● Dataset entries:
☆ ☆ ☆ ☆ ☆

`src/rtl/mode_sequencer_pkg.sv`:
```
// Shared constants for the pattern sequencer: index range, FSM encoding, default timing.
// Index wrap helpers live here so the top and any future users agree on 9->0 / 0->9.
package mode_sequencer_pkg;

    localparam int         PATTERN_COUNT = 10;
    localparam logic [3:0] MAX_IDX       = 4'(PATTERN_COUNT - 1);

    localparam logic [0:0] ST_MAN  = 1'b0;
    localparam logic [0:0] ST_AUTO = 1'b1;

    localparam int DWELL_DEFAULT = 1000;
    localparam int DEB_DEFAULT   = 16;
    localparam int DWELL_W       = 24;
    localparam int DEB_W         = 8;

    typedef enum logic [1:0] {
        STEP_NONE = 2'd0,
        STEP_UP   = 2'd1,
        STEP_DN   = 2'd2
    } step_e;

    function automatic logic [3:0] idx_inc(input logic [3:0] idx);
        return (idx >= MAX_IDX) ? 4'd0 : idx + 4'd1;
    endfunction

    function automatic logic [3:0] idx_dec(input logic [3:0] idx);
        return (idx == 4'd0) ? MAX_IDX : idx - 4'd1;
    endfunction

endpackage

```
`src/rtl/mode_sequencer_if.sv`:
```
// Button inputs and pattern outputs of the mode sequencer, bundled for port connection.
interface mode_sequencer_if;

    logic       nxt;
    logic       prv;
    logic       aut;
    logic [3:0] q;
    logic       stp;
    logic       amode;

    modport master (output nxt, prv, aut, input q, stp, amode);
    modport slave  (input nxt, prv, aut, output q, stp, amode);

endinterface

```
`src/rtl/mode_sequencer_btn_cond.sv`:
```
// Push-button conditioner: 2-flop synchronizer, DEB-cycle debouncer, rising-edge event.
module btn_cond
    import mode_sequencer_pkg::*;
#(
    parameter int DEB = DEB_DEFAULT
) (
    input  logic clk,
    input  logic rst,
    input  logic i_btn,
    output logic o_evt
);

    localparam logic [DEB_W-1:0] CNT_TC = DEB_W'(DEB - 1);

    logic [1:0]       r_sync;
    logic             r_level;
    logic             r_level_d;
    logic [DEB_W-1:0] r_cnt;

    // NOTE: non-blocking assignments so every flop samples pre-edge values of the others.
    always_ff @(posedge clk or posedge rst) begin
        if (rst) begin
            r_sync    <= '0;
            r_level   <= 1'b0;
            r_level_d <= 1'b0;
            r_cnt     <= '0;
        end else begin
            r_sync    <= {r_sync[0], i_btn};
            r_level_d <= r_level;
            // Any return to the accepted level restarts the stability window.
            if (r_sync[1] == r_level) begin
                r_cnt <= '0;
            end else if (r_cnt == CNT_TC) begin
                r_level <= r_sync[1];
                r_cnt   <= '0;
            end else begin
                r_cnt <= r_cnt + 1'b1;
            end
        end
    end

    assign o_evt = r_level & ~r_level_d;

endmodule

```
`src/rtl/mode_sequencer.sv`:
```
// Pattern index sequencer: manual next/prev stepping plus an auto mode that advances
// the index every DWELL cycles. Buttons are conditioned by three btn_cond instances.
module mode_sequencer
    import mode_sequencer_pkg::*;
#(
    parameter int DWELL = DWELL_DEFAULT,
    parameter int DEB   = DEB_DEFAULT
) (
    input  logic             clk,
    input  logic             rst,
    mode_sequencer_if.slave  bus
);

    localparam logic [DWELL_W-1:0] DWELL_TC = DWELL_W'(DWELL - 1);

    logic w_nxt_evt;
    logic w_prv_evt;
    logic w_aut_evt;

    btn_cond #(.DEB(DEB)) u_nxt (.clk(clk), .rst(rst), .i_btn(bus.nxt), .o_evt(w_nxt_evt));
    btn_cond #(.DEB(DEB)) u_prv (.clk(clk), .rst(rst), .i_btn(bus.prv), .o_evt(w_prv_evt));
    btn_cond #(.DEB(DEB)) u_aut (.clk(clk), .rst(rst), .i_btn(bus.aut), .o_evt(w_aut_evt));

    logic [0:0]         r_state;
    logic [3:0]         r_q;
    logic               r_stp;
    logic [DWELL_W-1:0] r_dwell;

    step_e w_man_step;
    logic  w_dwell_tc;

    // NOTE: every always_comb output gets a default first so no latch is inferred.
    always_comb begin
        w_man_step = STEP_NONE;
        if (w_nxt_evt && !w_prv_evt) begin
            w_man_step = STEP_UP;
        end else if (w_prv_evt && !w_nxt_evt) begin
            w_man_step = STEP_DN;
        end
    end

    assign w_dwell_tc = (r_state == ST_AUTO) && (r_dwell == DWELL_TC);

    always_ff @(posedge clk or posedge rst) begin
        if (rst) begin
            r_state <= ST_MAN;
            r_q     <= '0;
            r_stp   <= 1'b0;
            r_dwell <= '0;
        end else begin
            if (w_aut_evt) begin
                r_state <= ~r_state;
            end

            // Out-of-range recovery beats manual steps, which beat the dwell step.
            r_stp <= 1'b1;
            if (r_q > MAX_IDX) begin
                r_q <= '0;
            end else if (w_man_step == STEP_UP) begin
                r_q <= idx_inc(r_q);
            end else if (w_man_step == STEP_DN) begin
                r_q <= idx_dec(r_q);
            end else if (w_dwell_tc) begin
                r_q <= idx_inc(r_q);
            end else begin
                r_stp <= 1'b0;
            end

            if (r_state == ST_MAN || w_aut_evt || w_man_step != STEP_NONE || w_dwell_tc) begin
                r_dwell <= '0;
            end else begin
                r_dwell <= r_dwell + 1'b1;
            end
        end
    end

    assign bus.q     = r_q;
    assign bus.stp   = r_stp;
    assign bus.amode = (r_state == ST_AUTO);

endmodule

```
`src/flat_wrapper.sv`:
```
// flat-port wrapper written by rule: the top's interface ports become plain ports
module mode_sequencer_flat import mode_sequencer_pkg::*;
#(
    parameter int DWELL = DWELL_DEFAULT,
    parameter int DEB   = DEB_DEFAULT
)
  (clk, rst, bus_nxt, bus_prv, bus_aut, bus_q, bus_stp, bus_amode);
  mode_sequencer_if bus_i ();
  input  logic clk;
  input  logic rst;
  input wire logic [$bits(bus_i.nxt)-1:0] bus_nxt;
  input wire logic [$bits(bus_i.prv)-1:0] bus_prv;
  input wire logic [$bits(bus_i.aut)-1:0] bus_aut;
  output wire logic [$bits(bus_i.q)-1:0] bus_q;
  output wire logic [$bits(bus_i.stp)-1:0] bus_stp;
  output wire logic [$bits(bus_i.amode)-1:0] bus_amode;
  assign bus_i.nxt = bus_nxt;
  assign bus_i.prv = bus_prv;
  assign bus_i.aut = bus_aut;
  assign bus_q = bus_i.q;
  assign bus_stp = bus_i.stp;
  assign bus_amode = bus_i.amode;
  mode_sequencer #(.DWELL(DWELL), .DEB(DEB)) u_core (.clk(clk), .rst(rst), .bus(bus_i));
endmodule
```
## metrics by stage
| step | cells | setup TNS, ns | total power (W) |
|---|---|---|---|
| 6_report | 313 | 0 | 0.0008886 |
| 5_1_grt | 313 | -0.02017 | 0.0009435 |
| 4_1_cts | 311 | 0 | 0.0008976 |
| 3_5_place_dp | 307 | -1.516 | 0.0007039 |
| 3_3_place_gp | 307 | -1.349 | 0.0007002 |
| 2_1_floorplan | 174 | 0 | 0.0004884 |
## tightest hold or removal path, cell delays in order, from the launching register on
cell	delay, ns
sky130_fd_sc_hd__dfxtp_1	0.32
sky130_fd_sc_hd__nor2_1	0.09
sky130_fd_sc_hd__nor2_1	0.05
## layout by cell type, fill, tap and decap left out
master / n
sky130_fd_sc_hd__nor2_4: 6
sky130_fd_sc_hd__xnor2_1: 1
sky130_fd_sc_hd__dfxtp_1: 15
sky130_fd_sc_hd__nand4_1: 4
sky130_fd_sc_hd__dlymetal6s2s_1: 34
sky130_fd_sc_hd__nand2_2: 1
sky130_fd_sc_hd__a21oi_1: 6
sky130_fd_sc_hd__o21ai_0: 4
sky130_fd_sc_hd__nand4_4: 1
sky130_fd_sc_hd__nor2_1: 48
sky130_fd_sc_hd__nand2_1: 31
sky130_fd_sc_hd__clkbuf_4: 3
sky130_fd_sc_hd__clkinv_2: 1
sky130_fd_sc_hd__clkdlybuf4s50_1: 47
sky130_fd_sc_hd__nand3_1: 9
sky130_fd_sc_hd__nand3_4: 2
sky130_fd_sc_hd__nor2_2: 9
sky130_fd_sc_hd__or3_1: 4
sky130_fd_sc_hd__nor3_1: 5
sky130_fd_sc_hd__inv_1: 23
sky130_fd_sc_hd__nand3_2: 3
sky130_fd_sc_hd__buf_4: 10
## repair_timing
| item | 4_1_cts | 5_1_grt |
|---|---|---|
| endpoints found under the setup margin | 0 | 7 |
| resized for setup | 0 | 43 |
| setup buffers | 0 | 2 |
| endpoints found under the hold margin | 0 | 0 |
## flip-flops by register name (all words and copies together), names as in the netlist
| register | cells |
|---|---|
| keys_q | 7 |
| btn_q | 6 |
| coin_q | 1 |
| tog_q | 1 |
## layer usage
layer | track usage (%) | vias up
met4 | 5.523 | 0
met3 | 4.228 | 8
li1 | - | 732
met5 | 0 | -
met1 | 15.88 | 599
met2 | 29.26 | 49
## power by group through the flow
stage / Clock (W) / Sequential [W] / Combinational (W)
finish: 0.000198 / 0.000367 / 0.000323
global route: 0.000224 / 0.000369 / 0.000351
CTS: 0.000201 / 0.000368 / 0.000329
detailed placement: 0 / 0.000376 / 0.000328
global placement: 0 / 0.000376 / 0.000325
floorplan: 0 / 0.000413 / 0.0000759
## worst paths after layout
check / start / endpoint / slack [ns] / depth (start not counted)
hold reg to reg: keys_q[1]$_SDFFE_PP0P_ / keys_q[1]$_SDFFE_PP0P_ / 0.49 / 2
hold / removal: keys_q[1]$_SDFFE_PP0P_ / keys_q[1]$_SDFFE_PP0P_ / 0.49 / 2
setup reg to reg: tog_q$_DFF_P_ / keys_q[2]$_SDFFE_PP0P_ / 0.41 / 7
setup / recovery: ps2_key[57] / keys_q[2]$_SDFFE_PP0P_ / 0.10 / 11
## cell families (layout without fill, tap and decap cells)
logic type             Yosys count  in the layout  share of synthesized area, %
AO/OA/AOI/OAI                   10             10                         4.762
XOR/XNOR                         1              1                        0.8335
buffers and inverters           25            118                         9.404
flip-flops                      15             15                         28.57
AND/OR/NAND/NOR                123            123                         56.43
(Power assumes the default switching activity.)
**src/rtl/bram_rd_arbiter_if.sv**
```systemverilog
// Client request/response and BRAM read-port signals of the shared line-buffer read controller.
// The slave modport is the arbiter's view; the master modport is the clients plus the BRAM.
interface bram_rd_arbiter_if #(
    parameter int ADDR_W = 13,
    parameter int DATA_W = 32
);
    logic              i_trig0;
    logic [ADDR_W-1:0] i_addr0;
    logic [DATA_W-1:0] o_data0;
    logic              o_done0;

    logic              i_trig1;
    logic [ADDR_W-1:0] i_addr1;
    logic [DATA_W-1:0] o_data1;
    logic              o_done1;

    logic              o_bram_en;
    logic [ADDR_W-1:0] o_bram_addr;
    logic [DATA_W-1:0] i_bram_dout;

    modport slave (
        input  i_trig0, i_addr0, i_trig1, i_addr1, i_bram_dout,
        output o_data0, o_done0, o_data1, o_done1, o_bram_en, o_bram_addr
    );

    modport master (
        output i_trig0, i_addr0, i_trig1, i_addr1, i_bram_dout,
        input  o_data0, o_done0, o_data1, o_done1, o_bram_en, o_bram_addr
    );
endinterface

```
**src/rtl/bram_rd_arbiter.sv**
```systemverilog
// Two-client round-robin read controller for the line-buffer BRAM: one access in flight,
// waits out RD_LAT, then returns the dword with a one-cycle done pulse to the granted client.
module bram_rd_arbiter #(
    parameter int ADDR_W = 13,
    parameter int DATA_W = 32,
    parameter int RD_LAT = 2
) (
    input  logic                 i_clk,
    input  logic                 i_rstn,
    bram_rd_arbiter_if.slave     bus
);
    localparam int CNT_W = 3;
    localparam logic [CNT_W-1:0] CNT_LOAD = CNT_W'(RD_LAT);

    typedef enum logic [1:0] {
        IDLE,
        WAIT,
        CAPTURE
    } state_t;

    state_t            state_q;
    logic [CNT_W-1:0]  cnt_q;
    logic              last_q;
    logic              armed0_q;
    logic              armed1_q;
    logic              en_q;
    logic [ADDR_W-1:0] addr_q;
    logic [DATA_W-1:0] data0_q;
    logic [DATA_W-1:0] data1_q;
    logic              done0_q;
    logic              done1_q;

    logic              elig0_d;
    logic              elig1_d;
    logic              sel_d;

    // A client only competes once its trig has been seen low since its last grant.
    always_comb begin
        elig0_d = bus.i_trig0 & armed0_q;
        elig1_d = bus.i_trig1 & armed1_q;
        sel_d   = (elig0_d & elig1_d) ? ~last_q : elig1_d;
    end

    always_ff @(posedge i_clk or negedge i_rstn) begin
        if (!i_rstn) begin
            state_q  <= IDLE;
            cnt_q    <= '0;
            last_q   <= 1'b1;
            armed0_q <= 1'b1;
            armed1_q <= 1'b1;
            en_q     <= 1'b0;
            addr_q   <= '0;
            data0_q  <= '0;
            data1_q  <= '0;
            done0_q  <= 1'b0;
            done1_q  <= 1'b0;
        end else begin
            en_q    <= 1'b0;
            done0_q <= 1'b0;
            done1_q <= 1'b0;
            if (!bus.i_trig0) armed0_q <= 1'b1;
            if (!bus.i_trig1) armed1_q <= 1'b1;

            case (state_q)
                IDLE: begin
                    if (elig0_d | elig1_d) begin
                        en_q    <= 1'b1;
                        addr_q  <= sel_d ? bus.i_addr1 : bus.i_addr0;
                        cnt_q   <= CNT_LOAD;
                        last_q  <= sel_d;
                        if (sel_d) armed1_q <= 1'b0;
                        else       armed0_q <= 1'b0;
                        state_q <= WAIT;
                    end
                end
                WAIT: begin
                    // Leaving on the count of one lands the capture RD_LAT edges after the BRAM sample.
                    cnt_q <= cnt_q - 1'b1;
                    if (cnt_q == CNT_W'(1)) state_q <= CAPTURE;
                end
                CAPTURE: begin
                    if (last_q) begin
                        data1_q <= bus.i_bram_dout;
                        done1_q <= 1'b1;
                    end else begin
                        data0_q <= bus.i_bram_dout;
                        done0_q <= 1'b1;
                    end
                    state_q <= IDLE;
                end
                default: state_q <= IDLE;
            endcase
        end
    end

    assign bus.o_bram_en   = en_q;
    assign bus.o_bram_addr = addr_q;
    assign bus.o_data0     = data0_q;
    assign bus.o_done0     = done0_q;
    assign bus.o_data1     = data1_q;
    assign bus.o_done1     = done1_q;

endmodule

```
**src/flat_wrapper.sv**
```systemverilog
// flat-port wrapper written by rule: the top's interface ports become plain ports
module bram_rd_arbiter_flat 
#(
    parameter int ADDR_W = 13,
    parameter int DATA_W = 32,
    parameter int RD_LAT = 2
)
  (i_clk, i_rstn, bus_i_trig0, bus_i_addr0, bus_i_trig1, bus_i_addr1, bus_i_bram_dout, bus_o_data0, bus_o_done0, bus_o_data1, bus_o_done1, bus_o_bram_en, bus_o_bram_addr);
  bram_rd_arbiter_if #(.ADDR_W(ADDR_W), .DATA_W(DATA_W)) bus_i ();
  input  logic i_clk;
  input  logic i_rstn;
  input wire logic [$bits(bus_i.i_trig0)-1:0] bus_i_trig0;
  input wire logic [$bits(bus_i.i_addr0)-1:0] bus_i_addr0;
  input wire logic [$bits(bus_i.i_trig1)-1:0] bus_i_trig1;
  input wire logic [$bits(bus_i.i_addr1)-1:0] bus_i_addr1;
  input wire logic [$bits(bus_i.i_bram_dout)-1:0] bus_i_bram_dout;
  output wire logic [$bits(bus_i.o_data0)-1:0] bus_o_data0;
  output wire logic [$bits(bus_i.o_done0)-1:0] bus_o_done0;
  output wire logic [$bits(bus_i.o_data1)-1:0] bus_o_data1;
  output wire logic [$bits(bus_i.o_done1)-1:0] bus_o_done1;
  output wire logic [$bits(bus_i.o_bram_en)-1:0] bus_o_bram_en;
  output wire logic [$bits(bus_i.o_bram_addr)-1:0] bus_o_bram_addr;
  assign bus_i.i_trig0 = bus_i_trig0;
  assign bus_i.i_addr0 = bus_i_addr0;
  assign bus_i.i_trig1 = bus_i_trig1;
  assign bus_i.i_addr1 = bus_i_addr1;
  assign bus_i.i_bram_dout = bus_i_bram_dout;
  assign bus_o_data0 = bus_i.o_data0;
  assign bus_o_done0 = bus_i.o_done0;
  assign bus_o_data1 = bus_i.o_data1;
  assign bus_o_done1 = bus_i.o_done1;
  assign bus_o_bram_en = bus_i.o_bram_en;
  assign bus_o_bram_addr = bus_i.o_bram_addr;
  bram_rd_arbiter #(.ADDR_W(ADDR_W), .DATA_W(DATA_W), .RD_LAT(RD_LAT)) u_core (.i_clk(i_clk), .i_rstn(i_rstn), .bus(bus_i));
endmodule
```
File: src/rtl/gf180_ram_arbiter_rr_arb2.sv
// Two-requester round-robin arbiter; on a tie the port that did not win last is granted.
module rr_arb2 (
    input  logic       clk,
    input  logic       rst,
    input  logic       en_i,
    input  logic [1:0] req_i,
    output logic [1:0] gnt_o
);

    logic last_q;
    logic last_d;

    always_comb begin
        gnt_o = 2'b00;
        if (en_i) begin
            if (req_i == 2'b11) begin
                gnt_o = last_q ? 2'b01 : 2'b10;
            end else begin
                gnt_o = req_i;
            end
        end
    end

    always_comb begin
        last_d = last_q;
        if (gnt_o[0]) begin
            last_d = 1'b0;
        end else if (gnt_o[1]) begin
            last_d = 1'b1;
        end
    end

    // Reset to 1 so that port 0 wins the first tie.
    always_ff @(posedge clk or posedge rst) begin
        if (rst) begin
            last_q <= 1'b1;
        end else begin
            last_q <= last_d;
        end
    end

endmodule

File: src/rtl/gf180_ram_arbiter.sv
// Shares one single-port 512x8 macro between two requesters: optional clear pass after
// reset, then round-robin access with 1-cycle read return and per-port held read data.
module gf180_ram_arbiter
    import gf180_ram_pkg::*;
#(
    parameter int            AW             = AW_DEF,
    parameter int            DW             = DW_DEF,
    parameter bit            CLEAR_ON_RESET = 1'b1,
    parameter logic [DW-1:0] CLEAR_VALUE    = '0
) (
    input  logic          clk,
    input  logic          rst,
    input  logic          p0_req,
    input  logic          p0_we,
    input  logic [AW-1:0] p0_addr,
    input  logic [DW-1:0] p0_wdata,
    output logic          p0_gnt,
    output logic          p0_rvalid,
    output logic [DW-1:0] p0_rdata,
    input  logic          p1_req,
    input  logic          p1_we,
    input  logic [AW-1:0] p1_addr,
    input  logic [DW-1:0] p1_wdata,
    output logic          p1_gnt,
    output logic          p1_rvalid,
    output logic [DW-1:0] p1_rdata,
    output logic          init_done,
    output logic          ram_cen_n,
    output logic          ram_gwen_n,
    output logic [DW-1:0] ram_wen_n,
    output logic [AW-1:0] ram_a,
    output logic [DW-1:0] ram_d,
    input  logic [DW-1:0] ram_q
);

    localparam state_e        RST_STATE = CLEAR_ON_RESET ? ST_INIT : ST_RUN;
    localparam logic [AW-1:0] CLR_LAST  = '1;
    localparam logic [DW-1:0] WEN_OFF   = WEN_ALL_OFF[DW-1:0];

    state_e        state_q, state_d;
    logic [AW-1:0] clr_cnt_q, clr_cnt_d;
    logic          init_done_q, init_done_d;
    logic [1:0]    rd_pend_q, rd_pend_d;
    logic [DW-1:0] hold0_q, hold0_d;
    logic [DW-1:0] hold1_q, hold1_d;
    logic [1:0]    gnt;
    logic          run_en;

    // Gating with rst keeps grants off while reset is asserted.
    assign run_en = (state_q == ST_RUN) && !rst;

    rr_arb2 u_arb (
        .clk   (clk),
        .rst   (rst),
        .en_i  (run_en),
        .req_i ({p1_req, p0_req}),
        .gnt_o (gnt)
    );

    always_ff @(posedge clk or posedge rst) begin
        if (rst) begin
            state_q     <= RST_STATE;
            clr_cnt_q   <= '0;
            init_done_q <= !CLEAR_ON_RESET;
            rd_pend_q   <= 2'b00;
            hold0_q     <= '0;
            hold1_q     <= '0;
        end else begin
            state_q     <= state_d;
            clr_cnt_q   <= clr_cnt_d;
            init_done_q <= init_done_d;
            rd_pend_q   <= rd_pend_d;
            hold0_q     <= hold0_d;
            hold1_q     <= hold1_d;
        end
    end

    always_comb begin
        state_d     = state_q;
        clr_cnt_d   = clr_cnt_q;
        init_done_d = init_done_q;
        if (state_q == ST_INIT) begin
            if (clr_cnt_q == CLR_LAST) begin
                state_d     = ST_RUN;
                init_done_d = 1'b1;
            end else begin
                clr_cnt_d = clr_cnt_q + 1'b1;
            end
        end
        rd_pend_d = {gnt[1] & ~p1_we, gnt[0] & ~p0_we};
        hold0_d   = rd_pend_q[0] ? ram_q : hold0_q;
        hold1_d   = rd_pend_q[1] ? ram_q : hold1_q;
    end

    always_comb begin
        ram_cen_n  = 1'b1;
        ram_gwen_n = 1'b1;
        ram_wen_n  = WEN_OFF;
        ram_a      = '0;
        ram_d      = '0;
        if (!rst && state_q == ST_INIT) begin
            ram_cen_n  = 1'b0;
            ram_gwen_n = 1'b0;
            ram_wen_n  = '0;
            ram_a      = clr_cnt_q;
            ram_d      = CLEAR_VALUE;
        end else if (gnt[0]) begin
            ram_cen_n  = 1'b0;
            ram_gwen_n = !p0_we;
            ram_wen_n  = p0_we ? '0 : WEN_OFF;
            ram_a      = p0_addr;
            ram_d      = p0_wdata;
        end else if (gnt[1]) begin
            ram_cen_n  = 1'b0;
            ram_gwen_n = !p1_we;
            ram_wen_n  = p1_we ? '0 : WEN_OFF;
            ram_a      = p1_addr;
            ram_d      = p1_wdata;
        end
    end

    // Macro Q is only meaningful in the cycle after a read grant; otherwise serve the hold.
    assign p0_gnt    = gnt[0];
    assign p1_gnt    = gnt[1];
    assign p0_rvalid = rd_pend_q[0];
    assign p1_rvalid = rd_pend_q[1];
    assign p0_rdata  = rd_pend_q[0] ? ram_q : hold0_q;
    assign p1_rdata  = rd_pend_q[1] ? ram_q : hold1_q;
    assign init_done = init_done_q;

endmodule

☆ ☆ ☆ ☆ ☆

● Required action:
Please give back, exactly as it stands above, the stretch from the line with "sky130_fd_sc_hd__buf_4: 10" through the line with "floorplan: 0 / 0.000413 / 0.0000759", and no line outside it.

● Result of the exercise:
sky130_fd_sc_hd__buf_4: 10
## repair_timing
| item | 4_1_cts | 5_1_grt |
|---|---|---|
| endpoints found under the setup margin | 0 | 7 |
| resized for setup | 0 | 43 |
| setup buffers | 0 | 2 |
| endpoints found under the hold margin | 0 | 0 |
## flip-flops by register name (all words and copies together), names as in the netlist
| register | cells |
|---|---|
| keys_q | 7 |
| btn_q | 6 |
| coin_q | 1 |
| tog_q | 1 |
## layer usage
layer | track usage (%) | vias up
met4 | 5.523 | 0
met3 | 4.228 | 8
li1 | - | 732
met5 | 0 | -
met1 | 15.88 | 599
met2 | 29.26 | 49
## power by group through the flow
stage / Clock (W) / Sequential [W] / Combinational (W)
finish: 0.000198 / 0.000367 / 0.000323
global route: 0.000224 / 0.000369 / 0.000351
CTS: 0.000201 / 0.000368 / 0.000329
detailed placement: 0 / 0.000376 / 0.000328
global placement: 0 / 0.000376 / 0.000325
floorplan: 0 / 0.000413 / 0.0000759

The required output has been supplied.